The head is notably broad, recalling some members of the unrelated family Platycnemididae. Adults perch with the wings either closed or partly open and hold the abdomen roughly horizontal. The larvae possess distinctive fan-shaped caudal gills, a feature otherwise uncommon among damselflies.

==Family classification==
Protolestes was described by Friedrich Förster in 1899 from specimens collected on Montagne d'Ambre in northern Madagascar. Förster regarded the genus as closely related to Argiolestes, but distinguished it by differences in wing venation and female morphology.

For much of the twentieth century the genus was placed within Megapodagrionidae. Molecular studies later showed that the broad concept of Megapodagrionidae contained several unrelated lineages. Dijkstra and Bybee established the monogeneric family Protolestidae in 2021 to accommodate Protolestes.

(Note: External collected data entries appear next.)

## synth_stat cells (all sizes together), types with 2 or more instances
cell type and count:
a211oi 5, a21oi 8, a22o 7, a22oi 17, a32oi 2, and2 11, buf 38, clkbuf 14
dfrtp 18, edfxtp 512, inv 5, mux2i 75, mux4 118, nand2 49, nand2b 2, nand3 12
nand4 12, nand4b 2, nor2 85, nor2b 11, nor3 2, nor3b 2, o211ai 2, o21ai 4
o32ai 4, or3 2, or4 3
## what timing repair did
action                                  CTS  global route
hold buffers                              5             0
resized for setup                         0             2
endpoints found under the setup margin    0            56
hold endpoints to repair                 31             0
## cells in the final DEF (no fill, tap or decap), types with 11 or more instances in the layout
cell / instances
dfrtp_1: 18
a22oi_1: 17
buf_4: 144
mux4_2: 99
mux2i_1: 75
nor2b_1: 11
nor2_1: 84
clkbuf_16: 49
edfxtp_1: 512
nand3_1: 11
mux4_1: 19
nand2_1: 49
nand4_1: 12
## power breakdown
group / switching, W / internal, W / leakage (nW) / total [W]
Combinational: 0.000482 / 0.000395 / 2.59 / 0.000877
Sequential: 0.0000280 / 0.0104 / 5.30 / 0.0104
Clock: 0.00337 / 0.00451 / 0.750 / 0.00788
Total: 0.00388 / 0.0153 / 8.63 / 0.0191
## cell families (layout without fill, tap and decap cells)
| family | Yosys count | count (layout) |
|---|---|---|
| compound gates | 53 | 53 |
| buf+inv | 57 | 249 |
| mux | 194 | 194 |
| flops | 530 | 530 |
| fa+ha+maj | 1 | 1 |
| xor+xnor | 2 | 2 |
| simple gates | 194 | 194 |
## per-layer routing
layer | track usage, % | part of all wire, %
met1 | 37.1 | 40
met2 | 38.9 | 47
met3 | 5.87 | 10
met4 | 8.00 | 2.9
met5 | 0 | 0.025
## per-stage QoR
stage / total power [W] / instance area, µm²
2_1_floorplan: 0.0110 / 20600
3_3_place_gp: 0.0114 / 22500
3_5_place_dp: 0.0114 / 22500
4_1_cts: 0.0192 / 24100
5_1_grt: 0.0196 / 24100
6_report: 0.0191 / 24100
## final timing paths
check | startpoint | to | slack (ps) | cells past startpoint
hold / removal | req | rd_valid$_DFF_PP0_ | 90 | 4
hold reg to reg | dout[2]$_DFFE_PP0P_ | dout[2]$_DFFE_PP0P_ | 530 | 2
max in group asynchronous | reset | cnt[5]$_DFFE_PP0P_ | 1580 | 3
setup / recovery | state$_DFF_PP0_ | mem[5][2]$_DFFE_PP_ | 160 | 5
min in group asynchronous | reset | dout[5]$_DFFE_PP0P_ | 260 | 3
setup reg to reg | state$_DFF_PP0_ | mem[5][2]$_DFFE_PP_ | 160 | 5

In 2026, Carter and colleagues recognised Protolestidae, Pentaphlebiidae and Tatocnemididae as the superfamily Tatocnemidoidea, based on phylogenomic studies that resolved the three families as a distinct lineage of damselflies.

==Species==
The following species are currently placed in Protolestes:
- Protolestes fickei Förster, 1899
- Protolestes furcatus Aguesse, 1967
- Protolestes kerckhoffae Schmidt, 1949
- Protolestes leonorae Schmidt, 1949
- Protolestes milloti Fraser, 1949
- Protolestes proselytus Lieftinck, 1965
- Protolestes rufescens Aguesse, 1967
- Protolestes simonei Aguesse, 1967

==Etymology==
The family name Protolestidae is derived from the type genus Protolestes, with the standard zoological suffix -idae used for animal families.

The genus name Protolestes is presumably derived from the Greek πρῶτος (prōtos, "first" or "primitive") and Lestes, a genus of damselflies. Förster did not explain the derivation, but the name probably reflects his view that the genus represented an early or distinctive member of the broad assemblage of damselflies then associated with Lestes and related groups.